The cool thing is, this is the best time of the year to dress it up and show a little class that we wouldn’t be able to otherwise. There’s a special ambience during the chill of The Holidays that makes for intimate and special moments together. One of the time tested tried and true holiday experiences is going to see The Nutcracker together. You don’t even have to like that thing, but it’s an unforgettable experience to dress up, pick up your SwirlyGirl and take her out to experience one of Christmas’s grandest of traditions. Sit back, relax and take in the Holiday Spirit together, it’s well worth it.
So, the performance is over and the crowd is heading out the door. Not quite ready for the evening to end? Head on over to an outdoor Christmas light display and stroll together sipping hot chocolate and, well…heh heh. I’ll leave you two alone for a while 😉
Well hey, glad to see that went Nutcracker thing well for ya! But wait! There’s more!
You ever watched Dancing With The Stars? I have.
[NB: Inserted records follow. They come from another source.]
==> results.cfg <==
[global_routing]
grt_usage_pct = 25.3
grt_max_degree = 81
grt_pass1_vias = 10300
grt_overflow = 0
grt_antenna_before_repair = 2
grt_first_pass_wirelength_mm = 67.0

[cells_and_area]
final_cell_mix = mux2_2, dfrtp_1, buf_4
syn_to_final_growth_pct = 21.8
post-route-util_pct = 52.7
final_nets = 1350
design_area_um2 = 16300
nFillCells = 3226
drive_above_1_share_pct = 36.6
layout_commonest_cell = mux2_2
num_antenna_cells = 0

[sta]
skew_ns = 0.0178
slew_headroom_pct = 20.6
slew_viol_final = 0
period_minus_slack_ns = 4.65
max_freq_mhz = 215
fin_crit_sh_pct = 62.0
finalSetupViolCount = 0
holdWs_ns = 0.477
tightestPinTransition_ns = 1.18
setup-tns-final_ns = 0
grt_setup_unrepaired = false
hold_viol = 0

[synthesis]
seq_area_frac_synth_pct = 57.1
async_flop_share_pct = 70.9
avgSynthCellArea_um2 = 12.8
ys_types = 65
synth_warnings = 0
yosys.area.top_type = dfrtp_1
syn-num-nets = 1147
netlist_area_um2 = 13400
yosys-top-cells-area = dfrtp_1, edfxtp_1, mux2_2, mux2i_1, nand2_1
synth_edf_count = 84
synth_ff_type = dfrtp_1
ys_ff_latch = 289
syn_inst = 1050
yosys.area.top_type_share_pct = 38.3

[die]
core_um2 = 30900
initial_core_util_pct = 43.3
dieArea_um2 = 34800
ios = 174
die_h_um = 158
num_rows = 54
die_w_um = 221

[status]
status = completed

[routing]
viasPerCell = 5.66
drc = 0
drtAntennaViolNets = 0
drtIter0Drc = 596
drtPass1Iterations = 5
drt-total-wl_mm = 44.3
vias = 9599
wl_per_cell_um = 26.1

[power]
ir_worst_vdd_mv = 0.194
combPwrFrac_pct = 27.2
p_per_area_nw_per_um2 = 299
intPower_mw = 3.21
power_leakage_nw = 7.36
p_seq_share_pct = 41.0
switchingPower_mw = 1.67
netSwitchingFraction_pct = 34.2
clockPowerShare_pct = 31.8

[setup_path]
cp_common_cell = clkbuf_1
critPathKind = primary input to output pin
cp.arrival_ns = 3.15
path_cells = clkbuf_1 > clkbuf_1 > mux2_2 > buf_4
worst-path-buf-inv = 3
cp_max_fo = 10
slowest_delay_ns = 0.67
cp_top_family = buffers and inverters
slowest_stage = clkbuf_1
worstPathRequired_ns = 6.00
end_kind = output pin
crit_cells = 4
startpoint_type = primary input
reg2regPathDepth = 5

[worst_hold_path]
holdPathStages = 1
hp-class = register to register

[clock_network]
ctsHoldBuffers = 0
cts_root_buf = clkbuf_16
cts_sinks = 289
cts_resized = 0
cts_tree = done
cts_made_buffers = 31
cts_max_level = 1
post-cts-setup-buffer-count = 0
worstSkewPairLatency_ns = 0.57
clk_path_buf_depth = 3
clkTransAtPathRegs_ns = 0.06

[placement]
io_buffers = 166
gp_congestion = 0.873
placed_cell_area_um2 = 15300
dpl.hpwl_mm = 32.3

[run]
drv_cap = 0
It was oddly intriguing watching Jerry Springer do his thing dressed like a matador or whatever it was. I gotta admit, I gained a newfound respect for that crapmaster when I saw him bring it on the dance floor. It also reiterated the fact that we white guys have a supreme tendency to underestimate the power that the ability to dance has should we choose to wield it. The key is becoming comfortable doing it, and we men are most comfortable doing something when we know how to do it. So in the words of Gary Gilmore…”let’s do it.”
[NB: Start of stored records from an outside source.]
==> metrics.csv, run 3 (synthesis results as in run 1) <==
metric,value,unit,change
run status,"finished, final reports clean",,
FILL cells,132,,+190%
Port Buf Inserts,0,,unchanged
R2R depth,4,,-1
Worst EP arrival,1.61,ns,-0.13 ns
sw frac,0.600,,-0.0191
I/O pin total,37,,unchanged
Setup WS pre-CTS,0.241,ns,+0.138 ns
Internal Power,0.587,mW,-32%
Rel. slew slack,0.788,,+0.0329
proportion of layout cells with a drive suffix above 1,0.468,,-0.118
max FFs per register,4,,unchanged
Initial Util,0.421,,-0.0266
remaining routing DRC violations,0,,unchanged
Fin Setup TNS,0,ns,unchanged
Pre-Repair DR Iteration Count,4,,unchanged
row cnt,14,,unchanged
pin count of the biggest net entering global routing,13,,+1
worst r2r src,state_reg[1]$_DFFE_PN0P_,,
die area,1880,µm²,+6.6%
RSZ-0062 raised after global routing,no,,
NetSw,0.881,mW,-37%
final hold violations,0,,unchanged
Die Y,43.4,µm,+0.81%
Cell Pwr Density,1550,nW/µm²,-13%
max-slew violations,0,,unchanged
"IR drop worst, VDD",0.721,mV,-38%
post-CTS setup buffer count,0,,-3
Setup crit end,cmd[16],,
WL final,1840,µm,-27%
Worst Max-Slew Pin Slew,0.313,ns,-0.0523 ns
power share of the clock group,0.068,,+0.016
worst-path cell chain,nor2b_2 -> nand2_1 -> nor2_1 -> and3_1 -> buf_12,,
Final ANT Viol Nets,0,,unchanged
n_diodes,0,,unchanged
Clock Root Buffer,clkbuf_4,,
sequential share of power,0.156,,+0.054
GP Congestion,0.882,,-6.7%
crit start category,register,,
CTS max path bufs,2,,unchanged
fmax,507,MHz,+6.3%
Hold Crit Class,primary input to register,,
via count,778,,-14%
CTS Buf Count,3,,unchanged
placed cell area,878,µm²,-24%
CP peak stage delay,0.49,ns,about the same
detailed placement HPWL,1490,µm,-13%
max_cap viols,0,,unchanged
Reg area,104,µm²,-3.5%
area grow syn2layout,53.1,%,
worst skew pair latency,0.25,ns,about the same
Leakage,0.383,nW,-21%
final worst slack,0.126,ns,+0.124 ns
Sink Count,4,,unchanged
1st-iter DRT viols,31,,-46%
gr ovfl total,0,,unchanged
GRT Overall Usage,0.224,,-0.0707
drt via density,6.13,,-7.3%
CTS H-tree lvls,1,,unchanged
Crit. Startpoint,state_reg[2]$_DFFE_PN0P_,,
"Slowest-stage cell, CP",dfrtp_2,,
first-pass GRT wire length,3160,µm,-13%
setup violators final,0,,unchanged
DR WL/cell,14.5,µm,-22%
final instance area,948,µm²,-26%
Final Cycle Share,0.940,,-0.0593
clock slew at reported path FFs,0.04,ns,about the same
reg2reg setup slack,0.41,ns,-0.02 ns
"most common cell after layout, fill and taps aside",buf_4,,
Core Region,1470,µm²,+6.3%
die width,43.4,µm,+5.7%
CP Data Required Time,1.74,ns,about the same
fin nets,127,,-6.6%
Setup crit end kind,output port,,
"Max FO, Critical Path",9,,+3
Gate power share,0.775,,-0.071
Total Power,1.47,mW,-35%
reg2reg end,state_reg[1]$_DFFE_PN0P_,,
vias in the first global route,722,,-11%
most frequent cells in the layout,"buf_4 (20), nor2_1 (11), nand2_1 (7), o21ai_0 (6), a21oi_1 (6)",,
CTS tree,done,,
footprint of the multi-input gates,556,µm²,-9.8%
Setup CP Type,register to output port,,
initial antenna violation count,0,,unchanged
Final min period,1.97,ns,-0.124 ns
We talked about taking dancing lessons with her earlier, but if that’s not on the menu, take a few on your own, specifically tango lessons. You will not regret this. The ability to tango, or more likely, the ability to teach her to tango on your own together is a powerful tool in your bag o’ swirly tricks. Make no mistake, It’s a skill that will serve you well on your journey down The Road Of Life.
Instructional dance studios are quite common and do indeed specialize in teaching dudes like you and I the fine art of dance. And if you’re lucky, you’ll cross paths with a 6 foot tall blonde Russian tango instructor who will say in her best Natasha Badenov…
“Ven vee tango, you give to me such savage tango.”
Heh heh…true story.
So learn that dance, among any others you see fit. They come in handy at one of the highest regarded social events of the year…The Company Christmas Party. We know the drill. We dress up, we have a few drinks, we mingle with our coworkers and we meet their significant others. Ain’t gonna lie, tis a great time to demonstrate your prowess in the Swirlin department as it establishes your Swirl Cred, so to speak. But the best thing of all? When the DJ fires up the music and you have the chance to show the whole damn company what kind of man you are and what kind of awesome things you can do.
Like bust out the tango with your SwirlyGirl.
There are few things in this world as awe inspiring as witnessing an Elegant Ebony Angel glide effortlessly in unison with her Ivory counterpart on the dance floor in the sheer sensual display that is the tango.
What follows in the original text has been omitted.